Task directions → Extract the lines from the first line of the records below through the line containing "leakagePower_nw: 2.72", inclusive, and reproduce them exactly as written.

Supplied data →
::::::::

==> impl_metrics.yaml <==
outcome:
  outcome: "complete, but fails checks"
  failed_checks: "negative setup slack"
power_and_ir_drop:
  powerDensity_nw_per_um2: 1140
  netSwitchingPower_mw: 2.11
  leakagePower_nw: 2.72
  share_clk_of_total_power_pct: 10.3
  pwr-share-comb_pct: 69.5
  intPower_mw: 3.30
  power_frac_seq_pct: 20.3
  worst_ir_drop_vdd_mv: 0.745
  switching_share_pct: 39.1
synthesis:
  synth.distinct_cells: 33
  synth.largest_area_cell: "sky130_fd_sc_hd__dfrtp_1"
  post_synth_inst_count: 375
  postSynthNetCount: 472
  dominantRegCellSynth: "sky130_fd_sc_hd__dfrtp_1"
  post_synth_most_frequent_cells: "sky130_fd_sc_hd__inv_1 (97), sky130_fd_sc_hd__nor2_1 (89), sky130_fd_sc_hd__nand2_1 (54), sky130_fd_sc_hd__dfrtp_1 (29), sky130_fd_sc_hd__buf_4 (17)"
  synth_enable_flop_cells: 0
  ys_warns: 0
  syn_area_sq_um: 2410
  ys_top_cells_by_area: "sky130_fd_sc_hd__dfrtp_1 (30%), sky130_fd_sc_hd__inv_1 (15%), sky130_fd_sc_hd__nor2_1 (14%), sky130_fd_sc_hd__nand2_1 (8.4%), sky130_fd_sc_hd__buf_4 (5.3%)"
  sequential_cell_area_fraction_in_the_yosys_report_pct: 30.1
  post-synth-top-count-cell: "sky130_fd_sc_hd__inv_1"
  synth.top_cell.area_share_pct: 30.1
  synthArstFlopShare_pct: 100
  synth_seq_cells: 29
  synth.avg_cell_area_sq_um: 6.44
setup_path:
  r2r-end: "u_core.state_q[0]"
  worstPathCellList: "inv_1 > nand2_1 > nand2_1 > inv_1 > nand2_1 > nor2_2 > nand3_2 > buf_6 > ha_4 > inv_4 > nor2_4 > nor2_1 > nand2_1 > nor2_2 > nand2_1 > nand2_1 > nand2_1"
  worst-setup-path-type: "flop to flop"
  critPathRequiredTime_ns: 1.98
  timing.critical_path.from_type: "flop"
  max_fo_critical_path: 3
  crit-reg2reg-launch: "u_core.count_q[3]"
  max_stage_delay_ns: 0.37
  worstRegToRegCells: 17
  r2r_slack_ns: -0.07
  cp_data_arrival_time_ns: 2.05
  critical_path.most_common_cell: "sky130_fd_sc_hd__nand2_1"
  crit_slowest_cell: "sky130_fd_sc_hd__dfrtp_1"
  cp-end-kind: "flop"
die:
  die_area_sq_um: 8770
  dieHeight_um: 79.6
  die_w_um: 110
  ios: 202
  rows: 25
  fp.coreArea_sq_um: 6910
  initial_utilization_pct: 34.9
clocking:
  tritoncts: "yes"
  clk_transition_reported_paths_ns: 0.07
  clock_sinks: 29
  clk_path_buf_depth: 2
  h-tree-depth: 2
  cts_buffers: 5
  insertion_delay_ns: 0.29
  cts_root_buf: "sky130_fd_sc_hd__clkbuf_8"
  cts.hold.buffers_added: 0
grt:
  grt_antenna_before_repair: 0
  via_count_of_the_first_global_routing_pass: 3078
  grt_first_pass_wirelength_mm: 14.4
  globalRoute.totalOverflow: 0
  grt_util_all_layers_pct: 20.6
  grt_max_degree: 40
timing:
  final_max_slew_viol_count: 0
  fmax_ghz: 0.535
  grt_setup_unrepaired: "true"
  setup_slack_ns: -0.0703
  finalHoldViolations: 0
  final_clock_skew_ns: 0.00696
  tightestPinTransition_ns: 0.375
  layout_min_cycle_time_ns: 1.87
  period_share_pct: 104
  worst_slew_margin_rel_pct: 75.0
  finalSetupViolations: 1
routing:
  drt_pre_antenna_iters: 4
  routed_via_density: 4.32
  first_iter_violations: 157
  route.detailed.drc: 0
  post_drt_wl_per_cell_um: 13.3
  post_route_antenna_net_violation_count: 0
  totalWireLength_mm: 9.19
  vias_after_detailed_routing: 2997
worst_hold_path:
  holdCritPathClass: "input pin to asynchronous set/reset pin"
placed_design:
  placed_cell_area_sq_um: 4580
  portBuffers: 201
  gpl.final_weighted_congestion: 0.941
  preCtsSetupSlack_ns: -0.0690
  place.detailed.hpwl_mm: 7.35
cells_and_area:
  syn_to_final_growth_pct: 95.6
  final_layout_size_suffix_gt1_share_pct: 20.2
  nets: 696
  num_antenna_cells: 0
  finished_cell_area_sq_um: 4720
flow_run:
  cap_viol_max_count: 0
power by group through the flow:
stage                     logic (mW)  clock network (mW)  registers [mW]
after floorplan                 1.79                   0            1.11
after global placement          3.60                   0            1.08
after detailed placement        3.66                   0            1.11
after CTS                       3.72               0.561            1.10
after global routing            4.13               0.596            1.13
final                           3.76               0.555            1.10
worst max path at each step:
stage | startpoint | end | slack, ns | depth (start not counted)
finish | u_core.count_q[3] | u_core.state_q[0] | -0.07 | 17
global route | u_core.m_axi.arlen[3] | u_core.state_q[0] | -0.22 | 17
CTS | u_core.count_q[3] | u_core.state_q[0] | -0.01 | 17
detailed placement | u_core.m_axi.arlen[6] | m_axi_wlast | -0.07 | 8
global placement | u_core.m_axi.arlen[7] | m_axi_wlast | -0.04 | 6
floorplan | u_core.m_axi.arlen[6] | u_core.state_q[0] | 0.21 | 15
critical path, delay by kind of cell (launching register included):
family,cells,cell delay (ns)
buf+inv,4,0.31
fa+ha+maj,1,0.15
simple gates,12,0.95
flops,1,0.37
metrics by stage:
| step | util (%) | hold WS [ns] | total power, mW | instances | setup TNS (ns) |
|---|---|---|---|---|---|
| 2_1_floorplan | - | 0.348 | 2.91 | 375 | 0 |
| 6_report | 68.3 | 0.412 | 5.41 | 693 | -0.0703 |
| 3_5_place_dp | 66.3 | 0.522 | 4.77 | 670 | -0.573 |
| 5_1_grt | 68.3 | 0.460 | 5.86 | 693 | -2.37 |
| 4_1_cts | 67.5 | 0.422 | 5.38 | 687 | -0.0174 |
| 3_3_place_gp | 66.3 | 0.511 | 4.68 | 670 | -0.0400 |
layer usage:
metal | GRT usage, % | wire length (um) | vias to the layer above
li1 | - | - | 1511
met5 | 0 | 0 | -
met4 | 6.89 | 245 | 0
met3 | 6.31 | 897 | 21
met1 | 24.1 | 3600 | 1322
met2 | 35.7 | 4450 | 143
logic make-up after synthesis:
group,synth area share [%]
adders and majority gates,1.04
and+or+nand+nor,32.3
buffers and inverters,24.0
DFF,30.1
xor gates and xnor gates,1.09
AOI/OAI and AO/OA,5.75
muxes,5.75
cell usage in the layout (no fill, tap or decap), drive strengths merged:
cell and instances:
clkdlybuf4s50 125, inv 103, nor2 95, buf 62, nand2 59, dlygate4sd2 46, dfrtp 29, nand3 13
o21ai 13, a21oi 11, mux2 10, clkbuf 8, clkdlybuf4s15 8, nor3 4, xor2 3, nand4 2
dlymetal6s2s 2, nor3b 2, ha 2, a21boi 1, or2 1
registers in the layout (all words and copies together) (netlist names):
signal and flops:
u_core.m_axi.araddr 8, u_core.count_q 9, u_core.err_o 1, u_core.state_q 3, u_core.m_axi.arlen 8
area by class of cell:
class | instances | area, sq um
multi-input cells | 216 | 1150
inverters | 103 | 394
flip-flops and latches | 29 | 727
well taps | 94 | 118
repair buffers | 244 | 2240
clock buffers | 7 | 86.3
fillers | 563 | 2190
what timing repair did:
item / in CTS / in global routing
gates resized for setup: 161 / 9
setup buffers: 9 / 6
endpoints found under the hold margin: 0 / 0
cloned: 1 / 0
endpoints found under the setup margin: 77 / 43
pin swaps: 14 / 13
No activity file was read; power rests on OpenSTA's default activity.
`config.mk`:
```
export PLATFORM = sky130hd
export DESIGN_NAME = display_page_sequencer
export DESIGN_NICKNAME = d
export VERILOG_FILES = /design/src/rtl/display_page_sequencer.sv
export SDC_FILE = /design/constraint.sdc
export NUM_CORES = 1
export LEC_CHECK = 0
export BUFFER_PORTS_ARGS = -buffer_cell sky130_fd_sc_hd__clkbuf_2
export CAP_MARGIN = 10
export CORE_ASPECT_RATIO = 0.6
export CORE_MARGIN = 2
export CORE_UTILIZATION = 50
export CTS_CLUSTER_SIZE = 30
export DETAILED_ROUTE_END_ITERATION = 6
export PLACE_DENSITY = 0.76
export SYNTH_ARGS = -nofsm -noshare
export SYNTH_HDL_FRONTEND = slang
export SYNTH_SLANG_ARGS = --single-unit
```
`constraint.sdc`:
```
create_clock -name CLOCK_50 -period 2.2 [get_ports CLOCK_50]
set_input_delay 0.22 -clock CLOCK_50 [delete_from_list [all_inputs] [get_ports CLOCK_50]]
set_output_delay 0.22 -clock CLOCK_50 [all_outputs]
set_load 0.005 [all_outputs]
```
`src/rtl/display_page_sequencer.sv`:
```
// Button debounce / run control, page sequencing onto a three-digit 7-segment bank,
// and the snapshot/convert handshake with the binary-to-BCD converter.
module display_page_sequencer #(
  parameter int DATA_W          = 36,
  parameter int TICK_DIV        = 25000000,
  parameter int DEBOUNCE_CYCLES = 500000
) (
  input  logic              CLOCK_50,
  input  logic              reset_n,
  input  logic              btn_n,
  input  logic [DATA_W-1:0] count_in,
  output logic              run,
  output logic              conv_start,
  output logic [DATA_W-1:0] conv_data,
  input  logic              conv_done,
  input  logic [DATA_W-1:0] bcd_in,
  output logic [1:0]        page,
  output logic [11:0]       seg_digits,
  output logic              busy
);

  localparam int TICK_W = (TICK_DIV > 2) ? $clog2(TICK_DIV) : 1;
  localparam int DEB_W  = $clog2(DEBOUNCE_CYCLES + 1);
  localparam logic [TICK_W-1:0] TICK_LAST = TICK_W'(TICK_DIV - 1);
  localparam logic [DEB_W-1:0]  DEB_LAST  = DEB_W'(DEBOUNCE_CYCLES - 1);

  typedef enum logic [1:0] {PAGE_BLANK, PAGE_HIGH, PAGE_MID, PAGE_LOW} page_t;
  typedef enum logic {CONV_IDLE, CONV_WAIT} conv_t;

  logic [1:0]        sync_reg, sync_next;
  logic              deb_level_reg, deb_level_next;
  logic [DEB_W-1:0]  deb_cnt_reg, deb_cnt_next;
  logic              press_reg, press_next;
  logic              run_reg, run_next;
  logic [TICK_W-1:0] tick_cnt_reg, tick_cnt_next;
  page_t             page_reg, page_next;
  conv_t             conv_state_reg, conv_state_next;
  logic              conv_start_reg, conv_start_next;
  logic [DATA_W-1:0] conv_data_reg, conv_data_next;
  logic              busy_reg, busy_next;
  logic [DATA_W-1:0] snapshot_reg, snapshot_next;
  logic [DATA_W-1:0] pending_reg, pending_next;
  logic              pending_valid_reg, pending_valid_next;
  logic              tick;
  logic              btn_sync;

  assign btn_sync = sync_reg[1];
  assign tick     = (tick_cnt_reg == TICK_LAST);

  always_ff @(posedge CLOCK_50 or negedge reset_n) begin
    if (!reset_n) begin
      sync_reg          <= 2'b11;
      deb_level_reg     <= 1'b1;
      deb_cnt_reg       <= '0;
      press_reg         <= 1'b0;
      run_reg           <= 1'b1;
      tick_cnt_reg      <= '0;
      page_reg          <= PAGE_BLANK;
      conv_state_reg    <= CONV_IDLE;
      conv_start_reg    <= 1'b0;
      conv_data_reg     <= '0;
      busy_reg          <= 1'b0;
      snapshot_reg      <= '0;
      pending_reg       <= '0;
      pending_valid_reg <= 1'b0;
    end else begin
      sync_reg          <= sync_next;
      deb_level_reg     <= deb_level_next;
      deb_cnt_reg       <= deb_cnt_next;
      press_reg         <= press_next;
      run_reg           <= run_next;
      tick_cnt_reg      <= tick_cnt_next;
      page_reg          <= page_next;
      conv_state_reg    <= conv_state_next;
      conv_start_reg    <= conv_start_next;
      conv_data_reg     <= conv_data_next;
      busy_reg          <= busy_next;
      snapshot_reg      <= snapshot_next;
      pending_reg       <= pending_next;
      pending_valid_reg <= pending_valid_next;
    end
  end

  always_comb begin
    sync_next          = {sync_reg[0], btn_n};
    deb_level_next     = deb_level_reg;
    deb_cnt_next       = deb_cnt_reg;
    press_next         = 1'b0;
    run_next           = run_reg ^ press_reg;
    tick_cnt_next      = tick ? '0 : tick_cnt_reg + TICK_W'(1);
    page_next          = page_reg;
    conv_state_next    = conv_state_reg;
    conv_start_next    = 1'b0;
    conv_data_next     = conv_data_reg;
    busy_next          = busy_reg;
    snapshot_next      = snapshot_reg;
    pending_next       = pending_reg;
    pending_valid_next = pending_valid_reg;

    // Any sample matching the accepted level restarts the stability count.
    if (btn_sync == deb_level_reg) begin
      deb_cnt_next = '0;
    end else if (deb_cnt_reg == DEB_LAST) begin
      deb_level_next = btn_sync;
      deb_cnt_next   = '0;
      press_next     = ~btn_sync;
    end else begin
      deb_cnt_next = deb_cnt_reg + DEB_W'(1);
    end

    if (tick) begin
      case (page_reg)
        PAGE_BLANK: page_next = PAGE_HIGH;
        PAGE_HIGH:  page_next = PAGE_MID;
        PAGE_MID:   page_next = PAGE_LOW;
        default:    page_next = PAGE_BLANK;
      endcase
    end

    // Commit sees the pre-edge pending_valid; a same-cycle completion re-arms it below.
    if (tick && page_reg == PAGE_BLANK && pending_valid_reg) begin
      snapshot_next      = pending_reg;
      pending_valid_next = 1'b0;
    end

    case (conv_state_reg)
      CONV_IDLE: begin
        if (tick && page_reg == PAGE_LOW && run_reg) begin
          conv_data_next  = count_in;
          conv_start_next = 1'b1;
          busy_next       = 1'b1;
          conv_state_next = CONV_WAIT;
        end
      end
      default: begin
        if (conv_done && !conv_start_reg) begin
          pending_next       = bcd_in;
          pending_valid_next = 1'b1;
          busy_next          = 1'b0;
          conv_state_next    = CONV_IDLE;
        end
      end
    endcase
  end

  always_comb begin
    case (page_reg)
      PAGE_HIGH: seg_digits = snapshot_reg[35:24];
      PAGE_MID:  seg_digits = snapshot_reg[23:12];
      PAGE_LOW:  seg_digits = snapshot_reg[11:0];
      default:   seg_digits = 12'hFFF;
    endcase
  end

  assign run        = run_reg;
  assign conv_start = conv_start_reg;
  assign conv_data  = conv_data_reg;
  assign page       = page_reg;
  assign busy       = busy_reg;

endmodule

```
## config.mk

```make
export PLATFORM = sky130hd
export DESIGN_NAME = seq_write_buffer_flat
export DESIGN_NICKNAME = d
export VERILOG_FILES = /design/src/rtl/seq_mem_pkg.sv /design/src/rtl/seq_write_buffer_if.sv /design/src/rtl/seq_wr_fifo.sv /design/src/rtl/seq_write_buffer.sv /design/src/flat_wrapper.sv
export SDC_FILE = /design/constraint.sdc
export NUM_CORES = 1
export LEC_CHECK = 0
export CAP_MARGIN = 20
export CELL_PAD_IN_SITES_DETAIL_PLACEMENT = 1
export CELL_PAD_IN_SITES_GLOBAL_PLACEMENT = 2
export CORE_ASPECT_RATIO = 0.8
export CORE_MARGIN = 2
export CORE_UTILIZATION = 43
export DETAILED_ROUTE_END_ITERATION = 10
export PLACE_DENSITY = 0.85
export SETUP_SLACK_MARGIN = 0.2
export SLEW_MARGIN = 15
export SYNTH_ARGS = -nofsm -noshare
export SYNTH_HDL_FRONTEND = slang
export SYNTH_SLANG_ARGS = --single-unit
```

## constraint.sdc

```tcl
create_clock -name clk -period 6.52 [get_ports clk]
set_clock_uncertainty 0.15 [all_clocks]
set_input_delay 1.956 -clock clk [delete_from_list [all_inputs] [get_ports clk]]
set_output_delay 1.956 -clock clk [all_outputs]
set_load 0.05 [all_outputs]
```

## src/rtl/seq_mem_pkg.sv

```systemverilog
// Shared types for the sequence generator's write path: default SRAM geometry,
// the queued entry format and the capture FSM encoding.
package seq_mem_pkg;

    localparam int SRAM_AW_DEFAULT = 10;

    typedef struct packed {
        logic [SRAM_AW_DEFAULT-1:0] addr;
        logic [31:0]                data;
    } seq_wr_entry_t;

    typedef logic cap_state_t;
    localparam cap_state_t CAP_IDLE  = 1'b0;
    localparam cap_state_t CAP_STALL = 1'b1;

endpackage

```

## src/rtl/seq_write_buffer_if.sv

```systemverilog
// Generator write port plus SRAM arbiter port of the write buffer.
// The slave modport is the buffer's view; master is the surrounding system's view.
interface seq_write_buffer_if #(
    parameter int SRAM_AW = seq_mem_pkg::SRAM_AW_DEFAULT
);
    logic [31:0]        mem_addr;
    logic [31:0]        mem_wdata;
    logic               mem_write;
    logic               mem_ready;
    logic               sram_we;
    logic [SRAM_AW-1:0] sram_addr;
    logic [31:0]        sram_wdata;
    logic               sram_gnt;

    modport master (
        output mem_addr, mem_wdata, mem_write, sram_gnt,
        input  mem_ready, sram_we, sram_addr, sram_wdata
    );

    modport slave (
        input  mem_addr, mem_wdata, mem_write, sram_gnt,
        output mem_ready, sram_we, sram_addr, sram_wdata
    );
endinterface

```

## src/rtl/seq_wr_fifo.sv

```systemverilog
// Synchronous FIFO with a combinational head read; push is accepted when full
// only if a pop happens in the same cycle.
module seq_wr_fifo #(
    parameter int  DEPTH   = 4,
    parameter type entry_t = seq_mem_pkg::seq_wr_entry_t
) (
    input  logic                       clk,
    input  logic                       rst,
    input  logic                       push,
    input  logic                       pop,
    input  entry_t                     wr_entry,
    output entry_t                     rd_entry,
    output logic                       full,
    output logic                       empty,
    output logic [$clog2(DEPTH+1)-1:0] level
);
    localparam int PW = $clog2(DEPTH);
    localparam int LW = $clog2(DEPTH + 1);

    entry_t          mem [DEPTH];
    logic [PW-1:0]   wptr_q, rptr_q;
    logic [LW-1:0]   count_q;
    logic            do_push, do_pop;

    assign full     = (count_q == LW'(DEPTH));
    assign empty    = (count_q == '0);
    assign level    = count_q;
    assign do_pop   = pop && !empty;
    assign do_push  = push && (!full || do_pop);
    assign rd_entry = mem[rptr_q];

    always_ff @(posedge clk) begin
        if (do_push) mem[wptr_q] <= wr_entry;
    end

    // Pointers wrap naturally since DEPTH is a power of two.
    always_ff @(posedge clk or posedge rst) begin
        if (rst) begin
            wptr_q  <= '0;
            rptr_q  <= '0;
            count_q <= '0;
        end else begin
            if (do_push) wptr_q <= wptr_q + 1'b1;
            if (do_pop)  rptr_q <= rptr_q + 1'b1;
            case ({do_push, do_pop})
                2'b10:   count_q <= count_q + 1'b1;
                2'b01:   count_q <= count_q - 1'b1;
                default: ;
            endcase
        end
    end
endmodule

```

## src/rtl/seq_write_buffer.sv

```systemverilog
// Write-side buffer: acks generator writes, queues valid ones and drains them
// to the SRAM under arbiter grant.
module seq_write_buffer import seq_mem_pkg::*; #(
    parameter int DEPTH   = 4,
    parameter int SRAM_AW = SRAM_AW_DEFAULT
) (
    input  logic                       clk,
    input  logic                       rst,
    seq_write_buffer_if.slave          bus,
    input  logic                       err_clr,
    output logic                       err,
    output logic                       empty,
    output logic [$clog2(DEPTH+1)-1:0] level
);
    typedef struct packed {
        logic [SRAM_AW-1:0] addr;
        logic [31:0]        data;
    } entry_t;

    cap_state_t state_q, state_d;
    logic       ready_q, ready_d;
    logic       err_q, err_d;
    logic       push, pop, space, req_valid;
    logic       fifo_full, fifo_empty;
    entry_t     wr_entry, rd_entry;

    assign req_valid = (bus.mem_addr[1:0] == 2'b00) && (bus.mem_addr[31:SRAM_AW+2] == '0);
    assign pop       = !fifo_empty && bus.sram_gnt;
    assign space     = !fifo_full || pop;
    assign wr_entry  = '{addr: bus.mem_addr[SRAM_AW+1:2], data: bus.mem_wdata};

    // A request seen while the previous ack is still high is a protocol violation and dropped.
    always_comb begin
        state_d = state_q;
        ready_d = 1'b0;
        push    = 1'b0;
        err_d   = err_clr ? 1'b0 : err_q;
        case (state_q)
            CAP_IDLE: begin
                if (bus.mem_write && !ready_q) begin
                    if (!req_valid) begin
                        err_d   = 1'b1;
                        ready_d = 1'b1;
                    end else if (space) begin
                        push    = 1'b1;
                        ready_d = 1'b1;
                    end else begin
                        state_d = CAP_STALL;
                    end
                end
            end
            CAP_STALL: begin
                if (space) begin
                    push    = 1'b1;
                    ready_d = 1'b1;
                    state_d = CAP_IDLE;
                end
            end
            default: state_d = CAP_IDLE;
        endcase
    end

    always_ff @(posedge clk or posedge rst) begin
        if (rst) begin
            state_q <= CAP_IDLE;
            ready_q <= 1'b0;
            err_q   <= 1'b0;
        end else begin
            state_q <= state_d;
            ready_q <= ready_d;
            err_q   <= err_d;
        end
    end

    seq_wr_fifo #(
        .DEPTH   (DEPTH),
        .entry_t (entry_t)
    ) u_fifo (
        .clk      (clk),
        .rst      (rst),
        .push     (push),
        .pop      (pop),
        .wr_entry (wr_entry),
        .rd_entry (rd_entry),
        .full     (fifo_full),
        .empty    (fifo_empty),
        .level    (level)
    );

    assign bus.mem_ready  = ready_q;
    assign bus.sram_we    = !fifo_empty;
    assign bus.sram_addr  = rd_entry.addr;
    assign bus.sram_wdata = rd_entry.data;
    assign err            = err_q;
    assign empty          = fifo_empty && (state_q == CAP_IDLE);
endmodule

```

## src/flat_wrapper.sv

```systemverilog
// flat-port wrapper written by rule: the top's interface ports become plain ports
module seq_write_buffer_flat import seq_mem_pkg::*;
#(
    parameter int DEPTH   = 4,
    parameter int SRAM_AW = SRAM_AW_DEFAULT
)
  (clk, rst, err_clr, err, empty, level, bus_mem_addr, bus_mem_wdata, bus_mem_write, bus_sram_gnt, bus_mem_ready, bus_sram_we, bus_sram_addr, bus_sram_wdata);
  seq_write_buffer_if #(.SRAM_AW(SRAM_AW)) bus_i ();
  input  logic clk;
  input  logic rst;
  input  logic err_clr;
  output logic err;
  output logic empty;
  output logic [$clog2(DEPTH+1)-1:0] level;
  input wire logic [$bits(bus_i.mem_addr)-1:0] bus_mem_addr;
  input wire logic [$bits(bus_i.mem_wdata)-1:0] bus_mem_wdata;
  input wire logic [$bits(bus_i.mem_write)-1:0] bus_mem_write;
  input wire logic [$bits(bus_i.sram_gnt)-1:0] bus_sram_gnt;
  output wire logic [$bits(bus_i.mem_ready)-1:0] bus_mem_ready;
  output wire logic [$bits(bus_i.sram_we)-1:0] bus_sram_we;
  output wire logic [$bits(bus_i.sram_addr)-1:0] bus_sram_addr;
  output wire logic [$bits(bus_i.sram_wdata)-1:0] bus_sram_wdata;
  assign bus_i.mem_addr = bus_mem_addr;
  assign bus_i.mem_wdata = bus_mem_wdata;
  assign bus_i.mem_write = bus_mem_write;
  assign bus_i.sram_gnt = bus_sram_gnt;
  assign bus_mem_ready = bus_i.mem_ready;
  assign bus_sram_we = bus_i.sram_we;
  assign bus_sram_addr = bus_i.sram_addr;
  assign bus_sram_wdata = bus_i.sram_wdata;
  seq_write_buffer #(.DEPTH(DEPTH), .SRAM_AW(SRAM_AW)) u_core (.clk(clk), .rst(rst), .bus(bus_i), .err_clr(err_clr), .err(err), .empty(empty), .level(level));
endmodule
```

==> results of run 1 <==
power groups by stage:
stage | registers (mW) | clock network, mW | logic, mW
2_1_floorplan | 1.34 | 0 | 0.937
3_3_place_gp | 1.45 | 0 | 1.24
3_5_place_dp | 1.45 | 0 | 1.24
4_1_cts | 1.43 | 0.990 | 1.25
5_1_grt | 1.45 | 1.03 | 1.28
6_report | 1.42 | 0.968 | 1.24
metal layers:
metal	track usage, %	wire length, um
met5	0	0
met4	5.03	141
met3	5.45	542
met2	31.8	7450
met1	22.9	5850
final timing paths:
kind,from,endpoint,slack [ns],cells past startpoint
max in group asynchronous,rst,u_core.u_fifo.rptr_q[0]$_DFFE_PP0P_,4.20,2
hold reg to reg,u_core.u_fifo.level[2]$_DFFE_PP0P_,u_core.u_fifo.level[2]$_DFFE_PP0P_,0.37,1
setup / recovery,u_core.u_fifo.rptr_q[0]$_DFFE_PP0P_,bus_sram_addr[5],1.55,2
setup reg to reg,u_core.u_fifo.level[0]$_DFFE_PP0P_,u_core.u_fifo.level[2]$_DFFE_PP0P_,3.67,10
hold / removal,u_core.u_fifo.level[2]$_DFFE_PP0P_,u_core.u_fifo.level[2]$_DFFE_PP0P_,0.37,1
min in group asynchronous,rst,u_core.state_q$_DFF_PP0_,1.68,2
state kept, by name, indices dropped and copies added, names as in the netlist:
register              count
u_core.u_fifo.mem       168
u_core.u_fifo.level       3
u_core.u_fifo.rptr_q      2
u_core.u_fifo.wptr_q      2
u_core.bus.mem_ready      1
u_core.err                1
u_core.state_q            1
cells in the final DEF, fill, tap and decap left out, drive strengths merged, types with 4 or more instances in the layout:
cell type	instances
mux4	42
clkinv	4
clkinvlp	4
clkdlybuf4s50	117
dfrtp	10
and2	5
edfxtp	168
clkbuf	17
ha	5
inv	13
nor4	5
cells by family after synthesis:
group | share of synthesized area [%]
XOR/XNOR | 0.784
flip-flops | 79.0
AO/OA/AOI/OAI | 0.803
buffers and inverters | 1.10
multiplexers | 14.5
AND/OR/NAND/NOR | 2.56
adder cells (fa/ha/maj) | 1.23
layout make-up:
type | instances | area, um^2
timing repair buffer | 119 | 1220
clock inverter | 14 | 130
fill | 1334 | 6410
multi-input combinational | 83 | 1330
tap | 210 | 263
sequential | 178 | 5300
clock buffer | 17 | 425
inverter | 8 | 30.0
stage by stage:
step                      utilization [%]  instance area [um^2]
after global placement               53.6                  8100
after detailed placement             53.6                  8100
final                                57.6                  8700
after global routing                 57.6                  8700
after CTS                            57.2                  8650
after floorplan                         -                  6700
worst register-to-register path, stage by stage, from the launching register on:
cell      delay [ns]
dfrtp_1         0.44
nor4b_2         0.61
nand2b_1        0.23
o41ai_4         0.15
inv_1           0.11
ha_1            0.21
inv_1           0.07
fa_1            0.38
xor2_1          0.15
nor2_1          0.12
xor2_1          0.16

::::::::

Exercise output →
==> impl_metrics.yaml <==
outcome:
  outcome: "complete, but fails checks"
  failed_checks: "negative setup slack"
power_and_ir_drop:
  powerDensity_nw_per_um2: 1140
  netSwitchingPower_mw: 2.11
  leakagePower_nw: 2.72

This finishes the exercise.